Records for the task:
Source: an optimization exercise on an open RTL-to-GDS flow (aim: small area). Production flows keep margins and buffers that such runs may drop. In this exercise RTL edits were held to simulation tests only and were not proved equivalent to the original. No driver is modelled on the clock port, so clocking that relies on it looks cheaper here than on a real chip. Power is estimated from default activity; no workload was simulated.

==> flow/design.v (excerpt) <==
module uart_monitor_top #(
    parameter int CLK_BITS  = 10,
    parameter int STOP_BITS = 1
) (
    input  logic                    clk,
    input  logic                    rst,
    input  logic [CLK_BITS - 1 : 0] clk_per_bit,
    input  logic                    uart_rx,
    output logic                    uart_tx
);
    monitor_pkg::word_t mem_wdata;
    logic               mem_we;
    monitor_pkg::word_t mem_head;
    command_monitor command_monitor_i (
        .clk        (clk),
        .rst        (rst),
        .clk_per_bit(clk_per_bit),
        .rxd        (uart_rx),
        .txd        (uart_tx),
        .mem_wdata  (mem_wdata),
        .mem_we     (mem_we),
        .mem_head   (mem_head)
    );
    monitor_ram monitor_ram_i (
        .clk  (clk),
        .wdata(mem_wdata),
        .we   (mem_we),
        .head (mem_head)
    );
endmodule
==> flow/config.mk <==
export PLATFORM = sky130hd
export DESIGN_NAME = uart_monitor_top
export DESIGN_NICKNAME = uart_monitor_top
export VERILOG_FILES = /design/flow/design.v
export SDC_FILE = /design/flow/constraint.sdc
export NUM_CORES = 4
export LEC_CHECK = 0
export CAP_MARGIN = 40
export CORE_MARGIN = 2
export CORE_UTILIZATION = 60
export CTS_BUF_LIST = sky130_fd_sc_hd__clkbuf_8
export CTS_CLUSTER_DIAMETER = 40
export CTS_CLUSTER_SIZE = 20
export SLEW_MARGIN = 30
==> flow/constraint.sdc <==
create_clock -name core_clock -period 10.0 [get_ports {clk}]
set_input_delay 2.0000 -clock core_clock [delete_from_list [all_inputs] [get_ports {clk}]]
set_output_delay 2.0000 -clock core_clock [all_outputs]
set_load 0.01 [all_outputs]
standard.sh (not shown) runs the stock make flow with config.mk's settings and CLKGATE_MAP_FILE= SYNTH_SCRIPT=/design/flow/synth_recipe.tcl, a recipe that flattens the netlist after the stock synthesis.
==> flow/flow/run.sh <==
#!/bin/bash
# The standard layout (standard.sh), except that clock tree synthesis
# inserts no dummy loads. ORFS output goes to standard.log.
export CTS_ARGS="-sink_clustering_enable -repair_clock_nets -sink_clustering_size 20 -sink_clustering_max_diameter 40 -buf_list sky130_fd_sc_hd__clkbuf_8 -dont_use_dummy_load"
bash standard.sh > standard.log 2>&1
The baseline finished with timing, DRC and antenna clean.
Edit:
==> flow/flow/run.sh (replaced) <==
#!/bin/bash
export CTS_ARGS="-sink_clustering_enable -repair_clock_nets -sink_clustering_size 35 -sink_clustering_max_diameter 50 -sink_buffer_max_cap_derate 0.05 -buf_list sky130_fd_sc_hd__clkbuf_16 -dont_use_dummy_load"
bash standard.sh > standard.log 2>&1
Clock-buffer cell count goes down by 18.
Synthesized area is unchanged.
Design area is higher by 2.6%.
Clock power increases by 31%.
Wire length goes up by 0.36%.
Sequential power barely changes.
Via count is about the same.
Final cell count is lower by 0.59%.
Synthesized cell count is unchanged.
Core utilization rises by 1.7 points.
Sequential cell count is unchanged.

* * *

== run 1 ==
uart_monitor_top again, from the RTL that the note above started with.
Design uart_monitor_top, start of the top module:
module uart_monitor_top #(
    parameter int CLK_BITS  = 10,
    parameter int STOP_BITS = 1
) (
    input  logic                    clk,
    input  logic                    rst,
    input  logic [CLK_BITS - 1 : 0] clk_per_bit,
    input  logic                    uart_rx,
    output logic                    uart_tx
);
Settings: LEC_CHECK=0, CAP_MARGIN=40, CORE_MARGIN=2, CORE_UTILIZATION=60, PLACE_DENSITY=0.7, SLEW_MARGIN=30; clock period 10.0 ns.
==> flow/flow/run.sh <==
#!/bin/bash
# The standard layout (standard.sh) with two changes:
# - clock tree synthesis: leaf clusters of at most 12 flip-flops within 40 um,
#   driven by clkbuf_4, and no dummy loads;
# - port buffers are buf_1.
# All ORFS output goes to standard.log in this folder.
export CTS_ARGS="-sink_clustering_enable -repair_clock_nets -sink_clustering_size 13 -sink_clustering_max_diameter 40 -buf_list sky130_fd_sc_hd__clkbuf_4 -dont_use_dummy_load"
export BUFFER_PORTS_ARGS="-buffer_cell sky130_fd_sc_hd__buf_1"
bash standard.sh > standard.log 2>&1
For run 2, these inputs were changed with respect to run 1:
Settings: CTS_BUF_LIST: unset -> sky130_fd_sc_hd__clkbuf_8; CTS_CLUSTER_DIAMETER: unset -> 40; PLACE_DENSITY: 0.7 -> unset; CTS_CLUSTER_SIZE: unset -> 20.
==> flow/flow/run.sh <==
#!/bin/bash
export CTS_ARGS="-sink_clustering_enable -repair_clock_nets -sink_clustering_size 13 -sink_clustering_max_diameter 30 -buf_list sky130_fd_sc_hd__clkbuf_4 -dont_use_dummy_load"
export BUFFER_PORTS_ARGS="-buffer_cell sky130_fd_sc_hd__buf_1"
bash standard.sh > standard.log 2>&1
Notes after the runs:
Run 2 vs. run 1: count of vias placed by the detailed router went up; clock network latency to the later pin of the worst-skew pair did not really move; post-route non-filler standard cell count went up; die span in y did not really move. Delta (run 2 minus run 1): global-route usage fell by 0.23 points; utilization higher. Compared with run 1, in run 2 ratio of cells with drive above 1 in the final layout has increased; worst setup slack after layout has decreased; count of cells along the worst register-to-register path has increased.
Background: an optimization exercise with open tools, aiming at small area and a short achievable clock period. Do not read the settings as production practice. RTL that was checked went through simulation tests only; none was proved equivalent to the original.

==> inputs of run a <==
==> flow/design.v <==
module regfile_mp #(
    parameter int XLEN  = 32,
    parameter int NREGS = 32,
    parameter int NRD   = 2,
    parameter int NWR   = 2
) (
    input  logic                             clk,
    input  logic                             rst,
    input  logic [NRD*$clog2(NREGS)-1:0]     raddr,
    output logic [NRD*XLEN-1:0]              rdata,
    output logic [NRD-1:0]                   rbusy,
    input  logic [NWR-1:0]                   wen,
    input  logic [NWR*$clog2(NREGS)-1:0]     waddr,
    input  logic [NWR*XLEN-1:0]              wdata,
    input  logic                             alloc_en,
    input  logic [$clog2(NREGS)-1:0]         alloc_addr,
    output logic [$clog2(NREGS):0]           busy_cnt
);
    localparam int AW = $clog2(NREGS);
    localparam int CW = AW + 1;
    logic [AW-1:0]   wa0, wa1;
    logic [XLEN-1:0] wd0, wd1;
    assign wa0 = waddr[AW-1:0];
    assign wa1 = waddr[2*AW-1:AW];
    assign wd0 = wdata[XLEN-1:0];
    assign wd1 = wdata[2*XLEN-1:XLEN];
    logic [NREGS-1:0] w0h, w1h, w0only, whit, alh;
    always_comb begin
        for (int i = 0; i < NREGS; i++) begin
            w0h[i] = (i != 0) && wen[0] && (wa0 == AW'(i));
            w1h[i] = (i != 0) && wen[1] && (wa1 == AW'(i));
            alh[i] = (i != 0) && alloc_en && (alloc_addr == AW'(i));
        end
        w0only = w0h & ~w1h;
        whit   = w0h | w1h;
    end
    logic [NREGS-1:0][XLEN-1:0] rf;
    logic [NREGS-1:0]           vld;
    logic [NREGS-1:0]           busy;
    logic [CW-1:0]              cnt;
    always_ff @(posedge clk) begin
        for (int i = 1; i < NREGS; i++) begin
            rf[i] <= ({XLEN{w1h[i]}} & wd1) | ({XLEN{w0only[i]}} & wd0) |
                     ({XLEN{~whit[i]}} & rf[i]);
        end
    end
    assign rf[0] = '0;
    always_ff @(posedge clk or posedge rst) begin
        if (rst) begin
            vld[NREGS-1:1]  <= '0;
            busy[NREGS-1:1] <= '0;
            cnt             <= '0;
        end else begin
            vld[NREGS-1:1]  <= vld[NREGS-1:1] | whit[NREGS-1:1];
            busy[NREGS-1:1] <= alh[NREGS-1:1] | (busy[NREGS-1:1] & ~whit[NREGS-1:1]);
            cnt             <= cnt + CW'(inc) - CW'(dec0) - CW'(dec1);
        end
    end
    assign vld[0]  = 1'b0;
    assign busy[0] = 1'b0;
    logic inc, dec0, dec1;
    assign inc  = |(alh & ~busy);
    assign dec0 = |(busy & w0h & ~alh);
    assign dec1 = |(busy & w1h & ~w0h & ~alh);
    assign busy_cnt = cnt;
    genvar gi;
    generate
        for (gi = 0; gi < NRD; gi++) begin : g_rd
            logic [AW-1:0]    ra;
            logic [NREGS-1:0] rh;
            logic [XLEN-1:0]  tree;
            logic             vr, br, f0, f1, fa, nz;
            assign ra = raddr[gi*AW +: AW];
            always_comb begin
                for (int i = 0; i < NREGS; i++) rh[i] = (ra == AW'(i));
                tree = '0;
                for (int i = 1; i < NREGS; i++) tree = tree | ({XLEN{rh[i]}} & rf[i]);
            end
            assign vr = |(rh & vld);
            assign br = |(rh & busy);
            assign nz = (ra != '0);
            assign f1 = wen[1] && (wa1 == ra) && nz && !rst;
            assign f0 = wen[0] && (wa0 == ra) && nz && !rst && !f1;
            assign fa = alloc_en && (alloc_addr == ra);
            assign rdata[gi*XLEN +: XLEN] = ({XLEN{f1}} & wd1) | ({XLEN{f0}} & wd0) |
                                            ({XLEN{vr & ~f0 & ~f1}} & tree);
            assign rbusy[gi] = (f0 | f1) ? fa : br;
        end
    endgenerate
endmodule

Exercise prompt:
Your output must be the exact lines from the one containing "assign busy_cnt = cnt;" through the end of the data above, both included, and nothing more.

Response to the task:
    assign busy_cnt = cnt;
    genvar gi;
    generate
        for (gi = 0; gi < NRD; gi++) begin : g_rd
            logic [AW-1:0]    ra;
            logic [NREGS-1:0] rh;
            logic [XLEN-1:0]  tree;
            logic             vr, br, f0, f1, fa, nz;
            assign ra = raddr[gi*AW +: AW];
            always_comb begin
                for (int i = 0; i < NREGS; i++) rh[i] = (ra == AW'(i));
                tree = '0;
                for (int i = 1; i < NREGS; i++) tree = tree | ({XLEN{rh[i]}} & rf[i]);
            end
            assign vr = |(rh & vld);
            assign br = |(rh & busy);
            assign nz = (ra != '0);
            assign f1 = wen[1] && (wa1 == ra) && nz && !rst;
            assign f0 = wen[0] && (wa0 == ra) && nz && !rst && !f1;
            assign fa = alloc_en && (alloc_addr == ra);
            assign rdata[gi*XLEN +: XLEN] = ({XLEN{f1}} & wd1) | ({XLEN{f0}} & wd0) |
                                            ({XLEN{vr & ~f0 & ~f1}} & tree);
            assign rbusy[gi] = (f0 | f1) ? fa : br;
        end
    endgenerate
endmodule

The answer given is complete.